# TASK STATEMENT
In the entries below, the lines from the one with "[run 2: cell type report]" through the one with "simple gates: 4 / 0.80" are to be copied exactly; both ends count.

Segment Start: INPUT DATA

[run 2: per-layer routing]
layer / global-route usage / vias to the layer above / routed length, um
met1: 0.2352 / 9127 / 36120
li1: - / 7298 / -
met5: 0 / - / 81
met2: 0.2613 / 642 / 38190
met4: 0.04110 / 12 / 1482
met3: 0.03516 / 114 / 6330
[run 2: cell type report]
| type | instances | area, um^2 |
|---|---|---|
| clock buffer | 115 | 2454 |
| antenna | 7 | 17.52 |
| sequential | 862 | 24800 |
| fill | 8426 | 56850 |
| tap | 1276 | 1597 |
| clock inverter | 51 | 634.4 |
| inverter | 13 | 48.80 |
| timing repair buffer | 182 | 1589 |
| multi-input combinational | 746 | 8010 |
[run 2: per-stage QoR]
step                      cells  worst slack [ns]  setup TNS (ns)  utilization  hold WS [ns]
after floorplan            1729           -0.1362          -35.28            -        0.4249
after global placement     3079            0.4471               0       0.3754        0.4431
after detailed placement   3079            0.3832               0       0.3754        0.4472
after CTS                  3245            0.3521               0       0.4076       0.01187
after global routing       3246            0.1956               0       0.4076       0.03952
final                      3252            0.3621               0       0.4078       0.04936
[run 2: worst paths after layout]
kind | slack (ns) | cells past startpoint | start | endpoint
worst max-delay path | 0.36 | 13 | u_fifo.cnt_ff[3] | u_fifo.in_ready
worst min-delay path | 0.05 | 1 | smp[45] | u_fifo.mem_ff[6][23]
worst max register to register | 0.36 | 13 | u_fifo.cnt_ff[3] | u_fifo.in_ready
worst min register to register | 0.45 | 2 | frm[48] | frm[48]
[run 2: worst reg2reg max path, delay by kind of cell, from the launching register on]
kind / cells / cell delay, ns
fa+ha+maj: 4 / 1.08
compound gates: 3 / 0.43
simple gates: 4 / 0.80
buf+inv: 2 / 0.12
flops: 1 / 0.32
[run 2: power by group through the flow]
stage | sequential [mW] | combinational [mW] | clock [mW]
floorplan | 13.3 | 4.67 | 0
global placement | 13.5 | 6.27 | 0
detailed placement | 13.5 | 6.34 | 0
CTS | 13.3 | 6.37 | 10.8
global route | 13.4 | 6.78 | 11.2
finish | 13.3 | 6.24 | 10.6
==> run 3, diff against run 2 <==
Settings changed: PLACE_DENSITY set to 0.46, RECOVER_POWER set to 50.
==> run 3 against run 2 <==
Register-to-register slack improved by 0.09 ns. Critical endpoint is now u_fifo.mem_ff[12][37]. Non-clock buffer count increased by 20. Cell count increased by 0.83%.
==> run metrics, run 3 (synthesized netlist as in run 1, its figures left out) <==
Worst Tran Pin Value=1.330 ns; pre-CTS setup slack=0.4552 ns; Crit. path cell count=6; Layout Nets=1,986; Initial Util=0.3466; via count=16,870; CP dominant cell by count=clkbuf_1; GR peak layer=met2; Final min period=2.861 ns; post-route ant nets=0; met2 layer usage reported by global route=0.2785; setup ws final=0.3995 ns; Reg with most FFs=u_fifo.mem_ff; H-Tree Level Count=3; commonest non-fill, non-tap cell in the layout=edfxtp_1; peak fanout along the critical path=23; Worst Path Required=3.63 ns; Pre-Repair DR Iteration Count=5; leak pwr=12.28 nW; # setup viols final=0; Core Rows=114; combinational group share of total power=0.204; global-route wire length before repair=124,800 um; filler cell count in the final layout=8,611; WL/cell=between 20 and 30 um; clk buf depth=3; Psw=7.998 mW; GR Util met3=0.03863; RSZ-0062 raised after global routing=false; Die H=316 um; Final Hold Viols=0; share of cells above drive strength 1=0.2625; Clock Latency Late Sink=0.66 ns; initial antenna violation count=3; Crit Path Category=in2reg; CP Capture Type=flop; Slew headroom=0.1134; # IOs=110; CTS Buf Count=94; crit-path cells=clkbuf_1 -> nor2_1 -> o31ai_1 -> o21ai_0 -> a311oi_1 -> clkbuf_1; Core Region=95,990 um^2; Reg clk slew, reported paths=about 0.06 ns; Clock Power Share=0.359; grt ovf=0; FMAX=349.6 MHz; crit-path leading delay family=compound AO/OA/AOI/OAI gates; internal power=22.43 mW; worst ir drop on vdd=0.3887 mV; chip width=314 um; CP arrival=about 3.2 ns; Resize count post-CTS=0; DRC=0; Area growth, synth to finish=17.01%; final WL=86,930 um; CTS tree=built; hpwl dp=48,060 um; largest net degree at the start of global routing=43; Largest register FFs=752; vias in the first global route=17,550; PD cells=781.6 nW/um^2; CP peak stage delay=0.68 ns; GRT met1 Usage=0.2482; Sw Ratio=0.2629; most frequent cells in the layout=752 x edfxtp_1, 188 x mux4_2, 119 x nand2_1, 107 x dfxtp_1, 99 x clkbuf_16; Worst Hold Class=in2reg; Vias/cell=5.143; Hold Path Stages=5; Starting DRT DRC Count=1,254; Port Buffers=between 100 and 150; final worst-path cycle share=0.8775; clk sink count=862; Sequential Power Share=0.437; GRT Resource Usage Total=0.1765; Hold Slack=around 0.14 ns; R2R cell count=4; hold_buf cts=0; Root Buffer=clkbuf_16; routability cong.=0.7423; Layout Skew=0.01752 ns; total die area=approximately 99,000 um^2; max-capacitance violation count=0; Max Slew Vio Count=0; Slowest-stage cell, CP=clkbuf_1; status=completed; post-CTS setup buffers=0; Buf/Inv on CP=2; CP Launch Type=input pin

Segment End: INPUT DATA
Segment Start: INPUT DATA

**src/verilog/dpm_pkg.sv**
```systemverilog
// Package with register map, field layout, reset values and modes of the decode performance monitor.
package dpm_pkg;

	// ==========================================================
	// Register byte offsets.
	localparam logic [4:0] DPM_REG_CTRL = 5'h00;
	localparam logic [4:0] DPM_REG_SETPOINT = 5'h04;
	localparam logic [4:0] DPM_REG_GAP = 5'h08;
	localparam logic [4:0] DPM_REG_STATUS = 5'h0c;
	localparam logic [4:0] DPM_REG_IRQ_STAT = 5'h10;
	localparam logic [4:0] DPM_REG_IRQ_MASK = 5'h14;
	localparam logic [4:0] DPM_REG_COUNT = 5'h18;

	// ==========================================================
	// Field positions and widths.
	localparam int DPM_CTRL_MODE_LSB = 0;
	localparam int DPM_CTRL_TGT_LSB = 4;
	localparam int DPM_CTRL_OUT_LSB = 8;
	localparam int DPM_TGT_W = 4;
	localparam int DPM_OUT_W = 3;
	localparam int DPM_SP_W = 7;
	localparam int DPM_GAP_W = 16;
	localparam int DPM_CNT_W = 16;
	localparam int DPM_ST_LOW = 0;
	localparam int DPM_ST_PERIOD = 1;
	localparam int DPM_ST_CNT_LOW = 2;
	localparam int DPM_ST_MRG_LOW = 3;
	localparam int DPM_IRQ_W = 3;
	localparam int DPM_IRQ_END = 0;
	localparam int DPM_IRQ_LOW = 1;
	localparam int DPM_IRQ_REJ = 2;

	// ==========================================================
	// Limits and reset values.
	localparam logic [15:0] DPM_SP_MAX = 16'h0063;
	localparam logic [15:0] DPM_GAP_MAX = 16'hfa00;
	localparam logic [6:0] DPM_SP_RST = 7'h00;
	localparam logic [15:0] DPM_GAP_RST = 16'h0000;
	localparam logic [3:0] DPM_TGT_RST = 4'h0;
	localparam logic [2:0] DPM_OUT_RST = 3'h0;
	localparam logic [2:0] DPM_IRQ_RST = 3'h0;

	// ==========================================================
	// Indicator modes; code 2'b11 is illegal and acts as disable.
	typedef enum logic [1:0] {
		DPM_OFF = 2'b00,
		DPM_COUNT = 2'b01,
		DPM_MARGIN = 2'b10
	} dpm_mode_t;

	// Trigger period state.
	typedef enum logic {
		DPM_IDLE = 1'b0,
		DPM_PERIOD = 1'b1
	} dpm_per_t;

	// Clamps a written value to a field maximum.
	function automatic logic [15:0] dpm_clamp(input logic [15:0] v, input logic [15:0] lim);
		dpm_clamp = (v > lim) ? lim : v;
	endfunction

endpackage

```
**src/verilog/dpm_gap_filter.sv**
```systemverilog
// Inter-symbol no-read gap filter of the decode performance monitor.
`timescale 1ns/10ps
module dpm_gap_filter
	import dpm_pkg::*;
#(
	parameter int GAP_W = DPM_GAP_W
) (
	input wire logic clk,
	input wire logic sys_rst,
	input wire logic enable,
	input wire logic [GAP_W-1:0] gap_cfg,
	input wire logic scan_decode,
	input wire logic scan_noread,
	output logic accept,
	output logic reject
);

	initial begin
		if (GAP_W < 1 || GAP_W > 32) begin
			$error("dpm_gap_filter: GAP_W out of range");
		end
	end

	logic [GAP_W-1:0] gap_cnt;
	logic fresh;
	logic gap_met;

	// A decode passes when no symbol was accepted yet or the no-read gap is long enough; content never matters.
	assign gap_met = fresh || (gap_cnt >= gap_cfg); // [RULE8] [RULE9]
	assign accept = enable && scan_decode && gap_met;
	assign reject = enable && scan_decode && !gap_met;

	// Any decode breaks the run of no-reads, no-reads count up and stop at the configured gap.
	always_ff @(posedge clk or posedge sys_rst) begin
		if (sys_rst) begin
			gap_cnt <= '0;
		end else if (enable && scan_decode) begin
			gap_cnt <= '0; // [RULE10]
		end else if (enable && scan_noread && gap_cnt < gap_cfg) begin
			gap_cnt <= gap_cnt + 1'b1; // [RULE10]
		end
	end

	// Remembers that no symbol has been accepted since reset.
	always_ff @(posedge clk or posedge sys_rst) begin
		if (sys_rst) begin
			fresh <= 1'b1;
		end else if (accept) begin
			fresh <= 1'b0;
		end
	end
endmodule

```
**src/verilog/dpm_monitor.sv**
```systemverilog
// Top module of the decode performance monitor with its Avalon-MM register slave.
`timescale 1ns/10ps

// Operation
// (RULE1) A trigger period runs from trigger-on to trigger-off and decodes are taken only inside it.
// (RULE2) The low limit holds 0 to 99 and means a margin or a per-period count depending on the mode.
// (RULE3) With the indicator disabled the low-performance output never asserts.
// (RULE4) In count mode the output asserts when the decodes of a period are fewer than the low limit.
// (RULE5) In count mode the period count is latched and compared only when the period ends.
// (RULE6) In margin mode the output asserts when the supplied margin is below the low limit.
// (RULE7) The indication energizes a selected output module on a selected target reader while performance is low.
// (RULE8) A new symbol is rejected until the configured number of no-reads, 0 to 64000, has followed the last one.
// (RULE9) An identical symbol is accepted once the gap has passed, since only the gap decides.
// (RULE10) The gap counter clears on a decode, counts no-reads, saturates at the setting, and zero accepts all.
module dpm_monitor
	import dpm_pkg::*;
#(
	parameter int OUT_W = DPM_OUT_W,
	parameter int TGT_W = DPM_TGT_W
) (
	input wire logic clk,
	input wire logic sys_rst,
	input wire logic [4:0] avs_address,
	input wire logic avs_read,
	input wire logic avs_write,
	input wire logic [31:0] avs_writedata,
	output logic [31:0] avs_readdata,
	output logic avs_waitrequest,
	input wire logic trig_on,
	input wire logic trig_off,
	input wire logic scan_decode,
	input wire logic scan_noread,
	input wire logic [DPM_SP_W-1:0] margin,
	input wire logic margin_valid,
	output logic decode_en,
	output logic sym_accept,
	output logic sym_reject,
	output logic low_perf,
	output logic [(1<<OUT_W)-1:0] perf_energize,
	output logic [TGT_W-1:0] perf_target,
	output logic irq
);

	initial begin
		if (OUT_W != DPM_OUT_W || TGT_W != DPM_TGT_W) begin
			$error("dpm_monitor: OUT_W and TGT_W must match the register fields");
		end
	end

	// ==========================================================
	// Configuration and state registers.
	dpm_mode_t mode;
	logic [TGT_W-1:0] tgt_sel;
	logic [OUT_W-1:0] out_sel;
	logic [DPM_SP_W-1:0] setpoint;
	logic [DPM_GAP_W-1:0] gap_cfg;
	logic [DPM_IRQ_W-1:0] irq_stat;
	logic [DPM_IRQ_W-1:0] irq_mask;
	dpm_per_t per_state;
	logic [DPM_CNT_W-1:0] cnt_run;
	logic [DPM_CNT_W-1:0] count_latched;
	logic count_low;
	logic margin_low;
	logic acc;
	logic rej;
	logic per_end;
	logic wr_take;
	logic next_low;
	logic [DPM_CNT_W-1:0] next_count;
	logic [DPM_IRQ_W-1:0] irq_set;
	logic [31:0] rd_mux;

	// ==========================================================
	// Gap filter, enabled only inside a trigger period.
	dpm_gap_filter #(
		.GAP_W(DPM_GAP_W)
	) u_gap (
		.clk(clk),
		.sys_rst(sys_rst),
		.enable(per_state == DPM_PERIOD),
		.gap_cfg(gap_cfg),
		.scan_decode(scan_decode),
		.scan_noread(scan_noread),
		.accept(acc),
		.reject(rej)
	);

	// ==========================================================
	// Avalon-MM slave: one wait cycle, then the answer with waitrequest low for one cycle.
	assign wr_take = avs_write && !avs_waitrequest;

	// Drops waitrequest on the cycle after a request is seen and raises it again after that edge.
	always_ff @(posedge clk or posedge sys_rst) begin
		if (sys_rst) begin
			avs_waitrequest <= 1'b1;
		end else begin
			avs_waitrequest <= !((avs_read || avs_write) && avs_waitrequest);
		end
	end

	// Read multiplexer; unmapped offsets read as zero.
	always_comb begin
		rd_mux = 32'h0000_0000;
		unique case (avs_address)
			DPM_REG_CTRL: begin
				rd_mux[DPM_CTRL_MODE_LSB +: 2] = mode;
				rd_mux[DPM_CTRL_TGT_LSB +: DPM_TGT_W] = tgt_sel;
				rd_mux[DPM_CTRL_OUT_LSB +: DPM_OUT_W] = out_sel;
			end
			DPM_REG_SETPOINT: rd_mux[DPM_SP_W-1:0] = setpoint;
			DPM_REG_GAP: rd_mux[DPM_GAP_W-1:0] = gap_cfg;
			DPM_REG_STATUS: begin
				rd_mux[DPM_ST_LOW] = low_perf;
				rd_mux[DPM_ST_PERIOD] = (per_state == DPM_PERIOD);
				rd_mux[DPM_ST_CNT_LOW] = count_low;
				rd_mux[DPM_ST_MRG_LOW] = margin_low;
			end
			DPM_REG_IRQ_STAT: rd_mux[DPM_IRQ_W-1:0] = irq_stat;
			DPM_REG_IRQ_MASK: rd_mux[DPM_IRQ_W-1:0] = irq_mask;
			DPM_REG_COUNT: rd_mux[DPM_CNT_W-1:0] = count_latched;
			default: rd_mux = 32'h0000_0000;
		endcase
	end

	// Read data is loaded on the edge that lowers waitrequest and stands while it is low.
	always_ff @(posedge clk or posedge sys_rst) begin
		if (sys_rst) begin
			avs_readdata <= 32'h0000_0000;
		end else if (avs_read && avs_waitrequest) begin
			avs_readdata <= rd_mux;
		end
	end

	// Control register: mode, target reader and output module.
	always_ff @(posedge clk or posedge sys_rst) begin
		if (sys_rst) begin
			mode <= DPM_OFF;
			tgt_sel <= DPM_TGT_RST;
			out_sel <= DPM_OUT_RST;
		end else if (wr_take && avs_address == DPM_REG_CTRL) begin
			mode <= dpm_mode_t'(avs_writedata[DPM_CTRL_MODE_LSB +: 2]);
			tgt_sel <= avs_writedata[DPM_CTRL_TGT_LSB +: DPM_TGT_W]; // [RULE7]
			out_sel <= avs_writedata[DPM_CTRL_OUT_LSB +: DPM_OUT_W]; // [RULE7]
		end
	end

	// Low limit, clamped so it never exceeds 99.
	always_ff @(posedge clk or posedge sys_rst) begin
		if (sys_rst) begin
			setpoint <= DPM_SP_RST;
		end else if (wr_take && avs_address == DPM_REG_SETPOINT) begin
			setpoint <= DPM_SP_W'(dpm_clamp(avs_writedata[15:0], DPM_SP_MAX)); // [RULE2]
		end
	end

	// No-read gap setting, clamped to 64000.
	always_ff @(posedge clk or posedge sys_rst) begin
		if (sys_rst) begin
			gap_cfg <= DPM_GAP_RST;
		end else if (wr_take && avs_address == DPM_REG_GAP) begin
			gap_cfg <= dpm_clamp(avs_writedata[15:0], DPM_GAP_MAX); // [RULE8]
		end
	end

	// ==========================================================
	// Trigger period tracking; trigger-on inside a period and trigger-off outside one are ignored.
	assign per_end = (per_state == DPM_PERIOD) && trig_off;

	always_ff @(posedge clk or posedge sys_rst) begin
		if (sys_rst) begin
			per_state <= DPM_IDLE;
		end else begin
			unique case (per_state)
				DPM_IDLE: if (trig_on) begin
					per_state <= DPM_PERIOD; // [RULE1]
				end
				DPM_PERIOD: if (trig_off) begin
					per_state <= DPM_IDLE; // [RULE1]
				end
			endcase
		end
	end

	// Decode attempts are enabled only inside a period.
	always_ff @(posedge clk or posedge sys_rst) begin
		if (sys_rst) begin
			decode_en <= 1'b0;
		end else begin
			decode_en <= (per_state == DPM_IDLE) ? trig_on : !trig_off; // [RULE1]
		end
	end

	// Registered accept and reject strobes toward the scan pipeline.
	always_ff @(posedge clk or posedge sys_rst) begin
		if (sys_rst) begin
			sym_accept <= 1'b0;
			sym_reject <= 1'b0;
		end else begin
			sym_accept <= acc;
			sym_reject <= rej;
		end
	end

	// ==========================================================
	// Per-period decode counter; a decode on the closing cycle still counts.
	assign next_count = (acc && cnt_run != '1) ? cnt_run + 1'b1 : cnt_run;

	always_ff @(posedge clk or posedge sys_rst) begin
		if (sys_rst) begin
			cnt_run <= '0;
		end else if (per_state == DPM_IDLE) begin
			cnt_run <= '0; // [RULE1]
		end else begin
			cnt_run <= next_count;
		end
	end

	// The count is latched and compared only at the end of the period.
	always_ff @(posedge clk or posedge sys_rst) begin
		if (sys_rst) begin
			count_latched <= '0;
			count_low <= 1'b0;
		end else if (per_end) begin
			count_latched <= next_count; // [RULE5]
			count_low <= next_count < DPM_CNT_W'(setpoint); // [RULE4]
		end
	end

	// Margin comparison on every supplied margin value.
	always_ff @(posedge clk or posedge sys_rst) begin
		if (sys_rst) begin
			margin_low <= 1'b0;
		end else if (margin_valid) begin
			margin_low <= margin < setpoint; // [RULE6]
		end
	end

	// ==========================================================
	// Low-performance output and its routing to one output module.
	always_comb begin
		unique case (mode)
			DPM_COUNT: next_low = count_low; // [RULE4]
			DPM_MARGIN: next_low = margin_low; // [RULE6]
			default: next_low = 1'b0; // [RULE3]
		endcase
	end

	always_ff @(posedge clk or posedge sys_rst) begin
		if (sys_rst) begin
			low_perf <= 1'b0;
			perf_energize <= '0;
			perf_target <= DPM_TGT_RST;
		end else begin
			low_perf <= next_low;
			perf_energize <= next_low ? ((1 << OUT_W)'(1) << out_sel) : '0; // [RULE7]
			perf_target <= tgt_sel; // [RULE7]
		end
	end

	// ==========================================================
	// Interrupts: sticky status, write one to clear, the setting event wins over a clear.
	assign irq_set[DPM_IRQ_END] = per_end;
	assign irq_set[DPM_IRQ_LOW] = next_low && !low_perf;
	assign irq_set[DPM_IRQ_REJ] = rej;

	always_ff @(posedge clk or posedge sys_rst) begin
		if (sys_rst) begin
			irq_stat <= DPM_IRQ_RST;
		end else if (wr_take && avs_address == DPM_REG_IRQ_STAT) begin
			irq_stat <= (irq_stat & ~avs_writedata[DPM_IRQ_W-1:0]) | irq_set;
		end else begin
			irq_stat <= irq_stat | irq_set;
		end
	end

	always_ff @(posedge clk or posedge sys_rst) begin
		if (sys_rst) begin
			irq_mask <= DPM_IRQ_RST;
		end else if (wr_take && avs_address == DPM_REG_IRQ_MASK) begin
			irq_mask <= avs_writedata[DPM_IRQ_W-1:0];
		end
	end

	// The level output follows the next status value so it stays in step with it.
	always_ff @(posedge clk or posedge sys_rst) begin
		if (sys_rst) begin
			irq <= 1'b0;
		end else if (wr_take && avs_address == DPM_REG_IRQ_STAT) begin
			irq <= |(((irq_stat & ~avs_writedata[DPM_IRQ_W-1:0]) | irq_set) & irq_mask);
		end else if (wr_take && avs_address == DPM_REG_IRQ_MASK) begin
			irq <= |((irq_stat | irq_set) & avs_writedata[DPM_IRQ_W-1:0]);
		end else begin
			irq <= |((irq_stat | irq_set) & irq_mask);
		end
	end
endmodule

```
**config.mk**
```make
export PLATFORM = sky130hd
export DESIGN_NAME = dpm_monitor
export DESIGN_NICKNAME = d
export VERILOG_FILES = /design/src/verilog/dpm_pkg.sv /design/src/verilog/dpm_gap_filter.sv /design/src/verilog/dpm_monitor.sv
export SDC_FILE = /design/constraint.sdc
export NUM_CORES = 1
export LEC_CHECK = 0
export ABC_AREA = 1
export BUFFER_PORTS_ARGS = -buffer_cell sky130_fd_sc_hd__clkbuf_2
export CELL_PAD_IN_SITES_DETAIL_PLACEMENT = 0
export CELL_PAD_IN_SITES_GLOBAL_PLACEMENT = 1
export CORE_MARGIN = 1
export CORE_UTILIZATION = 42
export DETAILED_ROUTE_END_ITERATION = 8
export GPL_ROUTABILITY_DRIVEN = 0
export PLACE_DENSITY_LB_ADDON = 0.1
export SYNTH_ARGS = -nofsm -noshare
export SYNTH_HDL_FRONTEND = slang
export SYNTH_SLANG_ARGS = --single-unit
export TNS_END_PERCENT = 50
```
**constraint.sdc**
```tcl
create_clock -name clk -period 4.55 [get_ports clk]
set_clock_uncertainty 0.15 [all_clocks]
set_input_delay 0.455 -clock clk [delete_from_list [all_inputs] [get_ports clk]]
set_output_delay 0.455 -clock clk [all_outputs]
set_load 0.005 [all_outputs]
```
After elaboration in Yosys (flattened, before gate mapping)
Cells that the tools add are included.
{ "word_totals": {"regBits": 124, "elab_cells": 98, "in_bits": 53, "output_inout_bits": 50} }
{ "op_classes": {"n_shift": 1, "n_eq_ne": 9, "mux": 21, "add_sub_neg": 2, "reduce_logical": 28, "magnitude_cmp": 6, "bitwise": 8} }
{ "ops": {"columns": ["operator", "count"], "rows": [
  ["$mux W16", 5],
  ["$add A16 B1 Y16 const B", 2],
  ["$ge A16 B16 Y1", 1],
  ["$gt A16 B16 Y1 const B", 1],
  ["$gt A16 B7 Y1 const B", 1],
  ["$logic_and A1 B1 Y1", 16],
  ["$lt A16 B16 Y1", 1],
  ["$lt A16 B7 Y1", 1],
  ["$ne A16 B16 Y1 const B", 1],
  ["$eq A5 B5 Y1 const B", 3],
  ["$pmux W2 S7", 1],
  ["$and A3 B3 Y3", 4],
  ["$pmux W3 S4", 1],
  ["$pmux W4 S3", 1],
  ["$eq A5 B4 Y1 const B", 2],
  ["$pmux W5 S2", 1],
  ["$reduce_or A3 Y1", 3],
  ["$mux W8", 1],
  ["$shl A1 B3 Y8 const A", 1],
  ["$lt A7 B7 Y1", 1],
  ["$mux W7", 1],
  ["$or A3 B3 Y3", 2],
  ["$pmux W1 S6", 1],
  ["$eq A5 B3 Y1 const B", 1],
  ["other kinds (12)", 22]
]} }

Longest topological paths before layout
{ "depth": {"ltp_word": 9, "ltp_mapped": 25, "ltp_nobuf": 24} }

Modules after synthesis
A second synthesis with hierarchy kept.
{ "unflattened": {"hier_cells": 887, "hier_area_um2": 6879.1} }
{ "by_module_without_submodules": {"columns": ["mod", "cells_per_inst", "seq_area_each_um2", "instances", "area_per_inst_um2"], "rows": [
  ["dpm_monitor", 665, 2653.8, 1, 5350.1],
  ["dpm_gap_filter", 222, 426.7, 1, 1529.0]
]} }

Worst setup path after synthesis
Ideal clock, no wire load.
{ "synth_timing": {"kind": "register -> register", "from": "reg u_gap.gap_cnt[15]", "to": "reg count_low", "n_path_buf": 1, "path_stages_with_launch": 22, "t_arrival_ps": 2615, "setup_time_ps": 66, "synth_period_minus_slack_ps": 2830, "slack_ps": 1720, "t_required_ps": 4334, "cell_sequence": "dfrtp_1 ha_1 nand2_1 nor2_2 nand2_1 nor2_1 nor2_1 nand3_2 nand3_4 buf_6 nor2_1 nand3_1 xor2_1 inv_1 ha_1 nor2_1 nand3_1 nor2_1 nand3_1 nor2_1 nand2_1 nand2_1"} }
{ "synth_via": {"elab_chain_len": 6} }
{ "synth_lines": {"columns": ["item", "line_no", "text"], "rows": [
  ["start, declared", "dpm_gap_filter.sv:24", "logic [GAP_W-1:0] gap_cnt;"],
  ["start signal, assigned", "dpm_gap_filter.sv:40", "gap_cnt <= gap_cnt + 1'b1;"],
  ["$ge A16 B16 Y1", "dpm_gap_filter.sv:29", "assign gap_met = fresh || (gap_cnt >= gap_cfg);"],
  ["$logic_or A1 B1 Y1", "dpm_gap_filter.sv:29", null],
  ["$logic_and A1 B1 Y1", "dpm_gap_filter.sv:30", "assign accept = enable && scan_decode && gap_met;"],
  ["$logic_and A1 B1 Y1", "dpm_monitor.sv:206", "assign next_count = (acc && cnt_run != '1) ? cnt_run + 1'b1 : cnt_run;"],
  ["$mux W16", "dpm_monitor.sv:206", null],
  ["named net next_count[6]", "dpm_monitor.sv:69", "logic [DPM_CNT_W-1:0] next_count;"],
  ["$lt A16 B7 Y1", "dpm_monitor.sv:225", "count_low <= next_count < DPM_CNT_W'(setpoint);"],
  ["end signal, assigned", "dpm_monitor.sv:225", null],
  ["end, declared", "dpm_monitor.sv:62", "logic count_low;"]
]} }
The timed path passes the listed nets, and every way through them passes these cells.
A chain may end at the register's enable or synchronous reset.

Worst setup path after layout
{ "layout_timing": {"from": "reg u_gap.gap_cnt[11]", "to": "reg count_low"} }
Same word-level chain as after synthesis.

Segment End: INPUT DATA

# TASK OUTPUT
[run 2: cell type report]
| type | instances | area, um^2 |
|---|---|---|
| clock buffer | 115 | 2454 |
| antenna | 7 | 17.52 |
| sequential | 862 | 24800 |
| fill | 8426 | 56850 |
| tap | 1276 | 1597 |
| clock inverter | 51 | 634.4 |
| inverter | 13 | 48.80 |
| timing repair buffer | 182 | 1589 |
| multi-input combinational | 746 | 8010 |
[run 2: per-stage QoR]
step                      cells  worst slack [ns]  setup TNS (ns)  utilization  hold WS [ns]
after floorplan            1729           -0.1362          -35.28            -        0.4249
after global placement     3079            0.4471               0       0.3754        0.4431
after detailed placement   3079            0.3832               0       0.3754        0.4472
after CTS                  3245            0.3521               0       0.4076       0.01187
after global routing       3246            0.1956               0       0.4076       0.03952
final                      3252            0.3621               0       0.4078       0.04936
[run 2: worst paths after layout]
kind | slack (ns) | cells past startpoint | start | endpoint
worst max-delay path | 0.36 | 13 | u_fifo.cnt_ff[3] | u_fifo.in_ready
worst min-delay path | 0.05 | 1 | smp[45] | u_fifo.mem_ff[6][23]
worst max register to register | 0.36 | 13 | u_fifo.cnt_ff[3] | u_fifo.in_ready
worst min register to register | 0.45 | 2 | frm[48] | frm[48]
[run 2: worst reg2reg max path, delay by kind of cell, from the launching register on]
kind / cells / cell delay, ns
fa+ha+maj: 4 / 1.08
compound gates: 3 / 0.43
simple gates: 4 / 0.80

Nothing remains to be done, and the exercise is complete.